***** EXTRACTED INFORMATION *****

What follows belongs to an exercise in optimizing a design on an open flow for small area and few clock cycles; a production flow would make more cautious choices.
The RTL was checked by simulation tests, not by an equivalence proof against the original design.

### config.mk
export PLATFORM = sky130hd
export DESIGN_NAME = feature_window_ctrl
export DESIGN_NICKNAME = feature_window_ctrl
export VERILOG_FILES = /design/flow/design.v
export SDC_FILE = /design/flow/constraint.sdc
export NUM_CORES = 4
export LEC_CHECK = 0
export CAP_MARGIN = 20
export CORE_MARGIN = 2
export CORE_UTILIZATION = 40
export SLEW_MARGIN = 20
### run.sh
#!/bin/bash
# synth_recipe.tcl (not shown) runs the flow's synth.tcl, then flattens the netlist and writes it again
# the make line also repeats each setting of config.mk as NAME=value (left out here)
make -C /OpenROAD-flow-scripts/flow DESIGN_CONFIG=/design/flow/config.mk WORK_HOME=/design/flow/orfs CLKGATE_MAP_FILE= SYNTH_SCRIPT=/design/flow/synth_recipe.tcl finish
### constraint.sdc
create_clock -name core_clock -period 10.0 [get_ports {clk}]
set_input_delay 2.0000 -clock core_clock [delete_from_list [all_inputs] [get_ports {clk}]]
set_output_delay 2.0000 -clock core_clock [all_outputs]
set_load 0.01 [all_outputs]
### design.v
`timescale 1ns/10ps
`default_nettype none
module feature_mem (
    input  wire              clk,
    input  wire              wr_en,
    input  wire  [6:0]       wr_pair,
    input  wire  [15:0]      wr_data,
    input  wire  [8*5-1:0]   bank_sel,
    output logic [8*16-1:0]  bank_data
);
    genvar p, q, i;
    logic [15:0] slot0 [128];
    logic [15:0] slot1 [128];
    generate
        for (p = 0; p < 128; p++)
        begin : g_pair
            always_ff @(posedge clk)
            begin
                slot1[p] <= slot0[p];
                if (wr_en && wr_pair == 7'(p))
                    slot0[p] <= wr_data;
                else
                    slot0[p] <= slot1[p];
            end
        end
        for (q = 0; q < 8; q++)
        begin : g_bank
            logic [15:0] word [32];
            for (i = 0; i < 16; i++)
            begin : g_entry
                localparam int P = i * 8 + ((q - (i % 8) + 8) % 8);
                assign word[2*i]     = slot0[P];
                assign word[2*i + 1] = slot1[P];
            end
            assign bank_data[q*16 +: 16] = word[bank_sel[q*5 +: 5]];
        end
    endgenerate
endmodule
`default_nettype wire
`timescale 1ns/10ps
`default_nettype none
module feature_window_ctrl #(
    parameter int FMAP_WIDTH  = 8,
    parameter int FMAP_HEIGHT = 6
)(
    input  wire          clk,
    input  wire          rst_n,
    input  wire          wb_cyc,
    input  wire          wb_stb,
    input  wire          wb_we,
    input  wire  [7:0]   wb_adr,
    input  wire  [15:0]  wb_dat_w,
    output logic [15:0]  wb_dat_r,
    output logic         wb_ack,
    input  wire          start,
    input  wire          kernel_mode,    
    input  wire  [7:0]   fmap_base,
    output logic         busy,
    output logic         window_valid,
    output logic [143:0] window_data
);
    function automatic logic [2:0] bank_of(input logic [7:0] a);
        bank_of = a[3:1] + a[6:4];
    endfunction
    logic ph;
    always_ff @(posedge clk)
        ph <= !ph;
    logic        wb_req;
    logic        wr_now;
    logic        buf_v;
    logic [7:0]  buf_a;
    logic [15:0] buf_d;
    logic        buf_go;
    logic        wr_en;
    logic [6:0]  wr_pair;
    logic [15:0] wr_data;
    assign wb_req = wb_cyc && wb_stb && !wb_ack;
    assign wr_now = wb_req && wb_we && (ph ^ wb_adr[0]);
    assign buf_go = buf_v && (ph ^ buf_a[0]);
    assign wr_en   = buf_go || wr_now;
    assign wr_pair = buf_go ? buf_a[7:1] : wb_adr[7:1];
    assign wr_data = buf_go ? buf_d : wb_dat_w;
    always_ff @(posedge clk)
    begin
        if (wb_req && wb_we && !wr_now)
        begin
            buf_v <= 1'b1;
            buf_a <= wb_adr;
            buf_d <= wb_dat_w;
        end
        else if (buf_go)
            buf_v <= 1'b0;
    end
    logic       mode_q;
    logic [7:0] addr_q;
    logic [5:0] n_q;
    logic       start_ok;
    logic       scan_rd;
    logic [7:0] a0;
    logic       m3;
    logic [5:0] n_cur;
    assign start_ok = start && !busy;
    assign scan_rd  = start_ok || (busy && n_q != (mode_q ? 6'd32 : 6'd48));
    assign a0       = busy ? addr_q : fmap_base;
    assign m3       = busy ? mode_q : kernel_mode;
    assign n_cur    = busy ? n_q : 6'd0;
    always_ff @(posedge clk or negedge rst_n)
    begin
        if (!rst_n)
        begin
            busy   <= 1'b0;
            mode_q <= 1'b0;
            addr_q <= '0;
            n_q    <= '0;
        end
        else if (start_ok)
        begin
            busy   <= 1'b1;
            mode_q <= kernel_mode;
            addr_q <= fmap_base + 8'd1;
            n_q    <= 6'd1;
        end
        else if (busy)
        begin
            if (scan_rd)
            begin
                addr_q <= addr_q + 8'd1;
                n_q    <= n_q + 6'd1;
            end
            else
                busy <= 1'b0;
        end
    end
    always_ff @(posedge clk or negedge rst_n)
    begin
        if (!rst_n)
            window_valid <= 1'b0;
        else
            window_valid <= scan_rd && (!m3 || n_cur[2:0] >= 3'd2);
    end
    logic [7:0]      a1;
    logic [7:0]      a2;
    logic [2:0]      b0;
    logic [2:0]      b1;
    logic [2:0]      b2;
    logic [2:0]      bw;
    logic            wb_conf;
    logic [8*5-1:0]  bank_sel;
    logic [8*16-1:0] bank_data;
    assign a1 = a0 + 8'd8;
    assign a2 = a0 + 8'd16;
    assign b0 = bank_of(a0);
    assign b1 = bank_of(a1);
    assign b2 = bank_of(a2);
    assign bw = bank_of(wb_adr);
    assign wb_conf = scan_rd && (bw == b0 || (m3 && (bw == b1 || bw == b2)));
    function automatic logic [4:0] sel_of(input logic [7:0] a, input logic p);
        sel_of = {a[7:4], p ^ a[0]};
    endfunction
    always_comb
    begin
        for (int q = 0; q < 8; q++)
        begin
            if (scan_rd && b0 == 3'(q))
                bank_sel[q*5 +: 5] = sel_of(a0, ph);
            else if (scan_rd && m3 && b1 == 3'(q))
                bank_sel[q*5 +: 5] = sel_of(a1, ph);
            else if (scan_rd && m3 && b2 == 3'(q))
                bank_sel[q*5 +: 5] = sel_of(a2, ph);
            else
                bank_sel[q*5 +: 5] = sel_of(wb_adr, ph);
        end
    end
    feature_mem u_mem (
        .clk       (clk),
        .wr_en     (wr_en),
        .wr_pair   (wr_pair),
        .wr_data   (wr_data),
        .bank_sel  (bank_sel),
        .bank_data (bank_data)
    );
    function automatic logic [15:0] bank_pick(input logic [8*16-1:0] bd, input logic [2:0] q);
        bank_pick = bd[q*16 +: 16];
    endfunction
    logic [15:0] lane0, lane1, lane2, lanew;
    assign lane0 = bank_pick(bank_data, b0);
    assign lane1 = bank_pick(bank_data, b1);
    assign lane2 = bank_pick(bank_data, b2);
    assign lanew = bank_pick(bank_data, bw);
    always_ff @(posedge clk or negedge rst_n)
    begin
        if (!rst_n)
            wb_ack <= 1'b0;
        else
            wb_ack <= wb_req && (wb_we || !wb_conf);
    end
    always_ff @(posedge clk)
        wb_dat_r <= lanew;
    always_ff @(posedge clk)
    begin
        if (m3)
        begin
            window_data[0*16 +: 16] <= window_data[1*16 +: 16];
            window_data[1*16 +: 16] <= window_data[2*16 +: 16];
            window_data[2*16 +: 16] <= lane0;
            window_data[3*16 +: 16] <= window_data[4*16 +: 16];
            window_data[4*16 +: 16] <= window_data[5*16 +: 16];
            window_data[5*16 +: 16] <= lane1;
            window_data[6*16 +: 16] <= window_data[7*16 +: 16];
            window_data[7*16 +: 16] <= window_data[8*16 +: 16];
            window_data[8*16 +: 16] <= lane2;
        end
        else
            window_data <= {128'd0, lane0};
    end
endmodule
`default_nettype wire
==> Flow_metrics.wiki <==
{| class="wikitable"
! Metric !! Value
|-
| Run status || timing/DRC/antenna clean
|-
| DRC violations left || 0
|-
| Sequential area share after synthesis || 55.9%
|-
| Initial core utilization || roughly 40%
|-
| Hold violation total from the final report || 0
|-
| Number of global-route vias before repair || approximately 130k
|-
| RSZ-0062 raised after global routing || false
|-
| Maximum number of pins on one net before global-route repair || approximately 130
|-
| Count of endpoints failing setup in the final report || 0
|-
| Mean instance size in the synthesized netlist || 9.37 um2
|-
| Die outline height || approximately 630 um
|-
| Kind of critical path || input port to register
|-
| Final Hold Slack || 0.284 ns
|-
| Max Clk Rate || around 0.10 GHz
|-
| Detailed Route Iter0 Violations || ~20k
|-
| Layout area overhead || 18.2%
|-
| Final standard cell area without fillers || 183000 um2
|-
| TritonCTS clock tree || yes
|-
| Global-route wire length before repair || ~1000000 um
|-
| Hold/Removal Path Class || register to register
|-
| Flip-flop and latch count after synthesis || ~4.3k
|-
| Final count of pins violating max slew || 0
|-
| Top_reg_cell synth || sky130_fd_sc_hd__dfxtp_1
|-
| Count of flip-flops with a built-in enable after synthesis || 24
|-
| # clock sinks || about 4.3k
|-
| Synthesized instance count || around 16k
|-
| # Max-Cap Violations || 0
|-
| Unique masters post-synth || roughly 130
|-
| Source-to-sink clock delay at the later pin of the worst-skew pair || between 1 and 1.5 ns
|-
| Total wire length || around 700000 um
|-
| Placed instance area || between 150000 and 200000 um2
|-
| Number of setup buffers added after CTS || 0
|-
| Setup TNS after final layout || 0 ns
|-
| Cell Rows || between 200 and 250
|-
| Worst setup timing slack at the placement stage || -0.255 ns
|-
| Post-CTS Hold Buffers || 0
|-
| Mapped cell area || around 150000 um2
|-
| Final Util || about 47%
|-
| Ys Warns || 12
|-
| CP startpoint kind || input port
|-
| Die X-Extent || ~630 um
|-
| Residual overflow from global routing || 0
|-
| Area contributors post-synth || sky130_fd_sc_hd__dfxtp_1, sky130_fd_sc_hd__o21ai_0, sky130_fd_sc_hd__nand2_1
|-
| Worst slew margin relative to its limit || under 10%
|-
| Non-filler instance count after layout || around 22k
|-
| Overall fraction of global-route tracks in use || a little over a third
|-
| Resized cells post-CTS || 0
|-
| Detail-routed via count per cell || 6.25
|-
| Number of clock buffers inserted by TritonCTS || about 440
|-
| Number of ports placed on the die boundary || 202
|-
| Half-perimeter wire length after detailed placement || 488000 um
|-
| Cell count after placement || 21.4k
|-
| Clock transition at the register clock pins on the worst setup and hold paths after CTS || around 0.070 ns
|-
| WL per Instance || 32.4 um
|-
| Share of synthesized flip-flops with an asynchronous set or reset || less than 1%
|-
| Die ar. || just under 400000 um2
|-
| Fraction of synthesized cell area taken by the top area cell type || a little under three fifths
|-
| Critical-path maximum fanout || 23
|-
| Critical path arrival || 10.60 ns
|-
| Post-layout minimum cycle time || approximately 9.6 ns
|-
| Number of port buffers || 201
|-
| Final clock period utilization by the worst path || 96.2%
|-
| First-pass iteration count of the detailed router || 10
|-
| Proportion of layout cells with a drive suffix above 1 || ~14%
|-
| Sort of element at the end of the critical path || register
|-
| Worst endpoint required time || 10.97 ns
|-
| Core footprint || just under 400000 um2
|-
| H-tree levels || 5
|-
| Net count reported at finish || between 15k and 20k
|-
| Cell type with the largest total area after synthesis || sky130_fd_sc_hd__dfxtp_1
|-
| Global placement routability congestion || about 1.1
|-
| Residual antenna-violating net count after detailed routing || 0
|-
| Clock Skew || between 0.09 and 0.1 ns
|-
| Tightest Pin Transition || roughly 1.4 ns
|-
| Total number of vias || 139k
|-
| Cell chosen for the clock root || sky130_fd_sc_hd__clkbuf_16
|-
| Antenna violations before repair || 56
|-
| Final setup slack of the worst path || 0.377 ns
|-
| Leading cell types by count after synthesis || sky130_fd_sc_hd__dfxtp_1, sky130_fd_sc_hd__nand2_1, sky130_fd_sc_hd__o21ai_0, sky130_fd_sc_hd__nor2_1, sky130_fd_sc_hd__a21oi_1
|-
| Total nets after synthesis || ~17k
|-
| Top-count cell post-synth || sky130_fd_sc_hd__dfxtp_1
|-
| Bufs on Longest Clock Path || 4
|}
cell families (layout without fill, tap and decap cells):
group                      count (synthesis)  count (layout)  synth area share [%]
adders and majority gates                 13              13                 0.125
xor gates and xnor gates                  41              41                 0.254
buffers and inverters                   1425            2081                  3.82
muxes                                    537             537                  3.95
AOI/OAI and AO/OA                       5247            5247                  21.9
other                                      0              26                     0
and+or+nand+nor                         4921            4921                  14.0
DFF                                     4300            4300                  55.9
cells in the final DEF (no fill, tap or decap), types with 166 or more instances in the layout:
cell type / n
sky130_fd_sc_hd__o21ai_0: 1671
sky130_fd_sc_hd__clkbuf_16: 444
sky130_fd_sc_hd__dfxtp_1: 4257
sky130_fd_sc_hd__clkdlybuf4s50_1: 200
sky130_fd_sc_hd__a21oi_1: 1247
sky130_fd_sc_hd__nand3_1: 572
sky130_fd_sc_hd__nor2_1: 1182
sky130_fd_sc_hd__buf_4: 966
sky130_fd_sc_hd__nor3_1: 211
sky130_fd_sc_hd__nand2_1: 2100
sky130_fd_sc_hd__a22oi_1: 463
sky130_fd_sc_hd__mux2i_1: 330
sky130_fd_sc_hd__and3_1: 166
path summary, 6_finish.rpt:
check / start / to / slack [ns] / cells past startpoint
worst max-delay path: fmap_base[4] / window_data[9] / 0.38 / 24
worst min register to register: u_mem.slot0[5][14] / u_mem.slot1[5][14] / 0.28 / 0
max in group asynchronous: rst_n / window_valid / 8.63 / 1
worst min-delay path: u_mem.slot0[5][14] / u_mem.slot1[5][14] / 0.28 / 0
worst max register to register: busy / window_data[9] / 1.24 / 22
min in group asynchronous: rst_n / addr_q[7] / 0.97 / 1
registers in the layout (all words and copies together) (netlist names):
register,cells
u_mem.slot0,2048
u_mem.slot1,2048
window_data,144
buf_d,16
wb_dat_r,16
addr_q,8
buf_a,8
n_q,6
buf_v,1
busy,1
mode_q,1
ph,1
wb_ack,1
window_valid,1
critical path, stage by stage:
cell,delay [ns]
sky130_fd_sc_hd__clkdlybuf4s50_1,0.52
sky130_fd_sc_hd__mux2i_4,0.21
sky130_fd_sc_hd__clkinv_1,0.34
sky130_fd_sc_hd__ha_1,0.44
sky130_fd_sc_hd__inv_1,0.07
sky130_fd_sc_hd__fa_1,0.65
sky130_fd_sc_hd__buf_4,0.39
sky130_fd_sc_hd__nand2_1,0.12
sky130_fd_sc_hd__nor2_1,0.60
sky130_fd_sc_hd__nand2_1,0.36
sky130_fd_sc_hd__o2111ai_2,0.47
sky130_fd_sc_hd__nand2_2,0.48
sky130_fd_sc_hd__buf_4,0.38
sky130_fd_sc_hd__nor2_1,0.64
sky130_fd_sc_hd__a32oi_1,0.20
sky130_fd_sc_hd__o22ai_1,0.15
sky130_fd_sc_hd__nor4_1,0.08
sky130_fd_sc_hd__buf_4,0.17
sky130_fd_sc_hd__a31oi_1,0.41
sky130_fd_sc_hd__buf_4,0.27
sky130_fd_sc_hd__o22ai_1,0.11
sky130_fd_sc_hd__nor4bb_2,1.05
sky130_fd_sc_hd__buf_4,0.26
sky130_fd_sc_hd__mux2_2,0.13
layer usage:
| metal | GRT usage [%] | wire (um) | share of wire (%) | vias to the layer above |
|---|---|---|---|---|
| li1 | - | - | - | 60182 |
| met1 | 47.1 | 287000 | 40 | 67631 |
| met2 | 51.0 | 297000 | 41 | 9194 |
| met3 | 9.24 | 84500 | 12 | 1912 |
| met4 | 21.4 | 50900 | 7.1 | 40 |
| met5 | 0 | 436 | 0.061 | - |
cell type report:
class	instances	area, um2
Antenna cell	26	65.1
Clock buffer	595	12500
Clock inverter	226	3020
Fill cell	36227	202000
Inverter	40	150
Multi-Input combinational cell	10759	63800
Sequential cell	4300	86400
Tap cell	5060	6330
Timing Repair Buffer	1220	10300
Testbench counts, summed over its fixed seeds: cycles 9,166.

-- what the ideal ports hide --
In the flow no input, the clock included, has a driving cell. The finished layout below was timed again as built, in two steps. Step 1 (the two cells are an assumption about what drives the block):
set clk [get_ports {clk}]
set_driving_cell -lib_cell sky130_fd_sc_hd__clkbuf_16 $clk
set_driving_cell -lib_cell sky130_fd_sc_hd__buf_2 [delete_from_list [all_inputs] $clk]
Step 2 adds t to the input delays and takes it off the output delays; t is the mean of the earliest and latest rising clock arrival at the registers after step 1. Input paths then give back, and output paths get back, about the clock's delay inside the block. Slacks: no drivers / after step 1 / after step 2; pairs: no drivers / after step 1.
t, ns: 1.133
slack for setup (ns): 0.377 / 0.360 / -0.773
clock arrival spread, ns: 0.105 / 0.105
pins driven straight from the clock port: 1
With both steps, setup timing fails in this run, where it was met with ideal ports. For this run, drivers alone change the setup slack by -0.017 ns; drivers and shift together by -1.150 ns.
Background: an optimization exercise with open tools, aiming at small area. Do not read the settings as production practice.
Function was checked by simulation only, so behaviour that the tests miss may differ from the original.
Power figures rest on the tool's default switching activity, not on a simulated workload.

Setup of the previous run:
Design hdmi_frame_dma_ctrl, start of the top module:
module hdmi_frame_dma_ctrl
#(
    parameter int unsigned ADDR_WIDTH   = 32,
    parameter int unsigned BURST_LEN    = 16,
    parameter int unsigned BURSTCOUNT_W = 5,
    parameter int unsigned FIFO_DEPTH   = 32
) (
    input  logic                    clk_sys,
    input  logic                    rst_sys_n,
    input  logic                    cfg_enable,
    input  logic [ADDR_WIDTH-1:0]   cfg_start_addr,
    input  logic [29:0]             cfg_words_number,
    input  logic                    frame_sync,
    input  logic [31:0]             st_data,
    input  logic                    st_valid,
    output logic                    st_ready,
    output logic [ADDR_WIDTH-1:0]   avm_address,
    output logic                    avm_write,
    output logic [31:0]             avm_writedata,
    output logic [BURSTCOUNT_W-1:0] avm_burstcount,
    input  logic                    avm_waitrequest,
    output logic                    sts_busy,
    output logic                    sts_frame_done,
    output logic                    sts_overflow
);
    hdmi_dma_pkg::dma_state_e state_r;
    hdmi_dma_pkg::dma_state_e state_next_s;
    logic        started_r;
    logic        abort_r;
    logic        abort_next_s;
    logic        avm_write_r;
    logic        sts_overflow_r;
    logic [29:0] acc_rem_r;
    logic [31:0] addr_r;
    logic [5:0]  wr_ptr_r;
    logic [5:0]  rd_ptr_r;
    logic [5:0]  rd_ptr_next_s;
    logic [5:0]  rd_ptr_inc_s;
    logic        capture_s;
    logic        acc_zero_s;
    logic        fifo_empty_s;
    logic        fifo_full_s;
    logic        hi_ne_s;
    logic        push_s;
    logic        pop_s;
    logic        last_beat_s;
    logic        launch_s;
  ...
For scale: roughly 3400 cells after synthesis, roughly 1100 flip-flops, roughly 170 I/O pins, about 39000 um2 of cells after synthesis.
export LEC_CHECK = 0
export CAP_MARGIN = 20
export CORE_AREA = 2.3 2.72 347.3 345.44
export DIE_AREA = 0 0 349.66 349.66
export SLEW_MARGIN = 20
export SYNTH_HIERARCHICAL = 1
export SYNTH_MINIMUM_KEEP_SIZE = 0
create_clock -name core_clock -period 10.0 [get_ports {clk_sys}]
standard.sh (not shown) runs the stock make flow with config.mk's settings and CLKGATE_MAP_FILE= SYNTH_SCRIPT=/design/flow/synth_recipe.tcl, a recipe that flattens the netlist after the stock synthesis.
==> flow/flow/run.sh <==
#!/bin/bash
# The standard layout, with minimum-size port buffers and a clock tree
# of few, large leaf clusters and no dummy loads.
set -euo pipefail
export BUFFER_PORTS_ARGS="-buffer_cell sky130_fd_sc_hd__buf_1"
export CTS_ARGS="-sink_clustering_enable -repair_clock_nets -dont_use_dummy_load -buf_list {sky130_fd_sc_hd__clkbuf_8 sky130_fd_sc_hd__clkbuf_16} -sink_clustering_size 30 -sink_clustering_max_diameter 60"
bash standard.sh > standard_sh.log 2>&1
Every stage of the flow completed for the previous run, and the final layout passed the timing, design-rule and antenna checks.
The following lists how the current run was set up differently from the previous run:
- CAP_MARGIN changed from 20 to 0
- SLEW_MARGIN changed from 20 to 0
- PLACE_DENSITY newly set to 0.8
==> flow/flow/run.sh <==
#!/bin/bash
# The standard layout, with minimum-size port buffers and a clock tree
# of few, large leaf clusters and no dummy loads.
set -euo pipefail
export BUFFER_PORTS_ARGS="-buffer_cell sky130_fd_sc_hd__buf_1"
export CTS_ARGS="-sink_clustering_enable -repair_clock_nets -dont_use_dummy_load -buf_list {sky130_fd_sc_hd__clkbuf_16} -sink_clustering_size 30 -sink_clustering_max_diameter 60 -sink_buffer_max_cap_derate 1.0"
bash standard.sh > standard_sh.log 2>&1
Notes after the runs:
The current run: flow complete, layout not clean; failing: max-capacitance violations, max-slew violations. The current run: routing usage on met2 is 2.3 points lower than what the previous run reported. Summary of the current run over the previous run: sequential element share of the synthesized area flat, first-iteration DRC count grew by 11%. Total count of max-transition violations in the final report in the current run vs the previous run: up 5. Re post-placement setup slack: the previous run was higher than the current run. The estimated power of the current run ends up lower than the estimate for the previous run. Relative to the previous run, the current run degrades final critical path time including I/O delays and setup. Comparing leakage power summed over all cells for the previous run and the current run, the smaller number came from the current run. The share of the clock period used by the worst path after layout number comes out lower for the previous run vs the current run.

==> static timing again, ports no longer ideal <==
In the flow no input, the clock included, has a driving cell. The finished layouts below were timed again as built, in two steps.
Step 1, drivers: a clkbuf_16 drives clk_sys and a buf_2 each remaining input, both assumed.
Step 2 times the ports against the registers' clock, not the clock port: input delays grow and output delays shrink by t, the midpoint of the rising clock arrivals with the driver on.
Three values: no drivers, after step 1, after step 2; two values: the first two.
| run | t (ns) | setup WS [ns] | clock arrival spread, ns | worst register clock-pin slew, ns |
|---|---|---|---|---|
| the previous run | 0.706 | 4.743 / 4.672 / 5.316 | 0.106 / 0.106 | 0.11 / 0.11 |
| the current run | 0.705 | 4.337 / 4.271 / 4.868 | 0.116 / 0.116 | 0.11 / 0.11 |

*****

WORK ITEM: "each" is the word to look for; copy every line of the data that has it.

EXPECTED ANSWER:
# the make line also repeats each setting of config.mk as NAME=value (left out here)
Step 1, drivers: a clkbuf_16 drives clk_sys and a buf_2 each remaining input, both assumed.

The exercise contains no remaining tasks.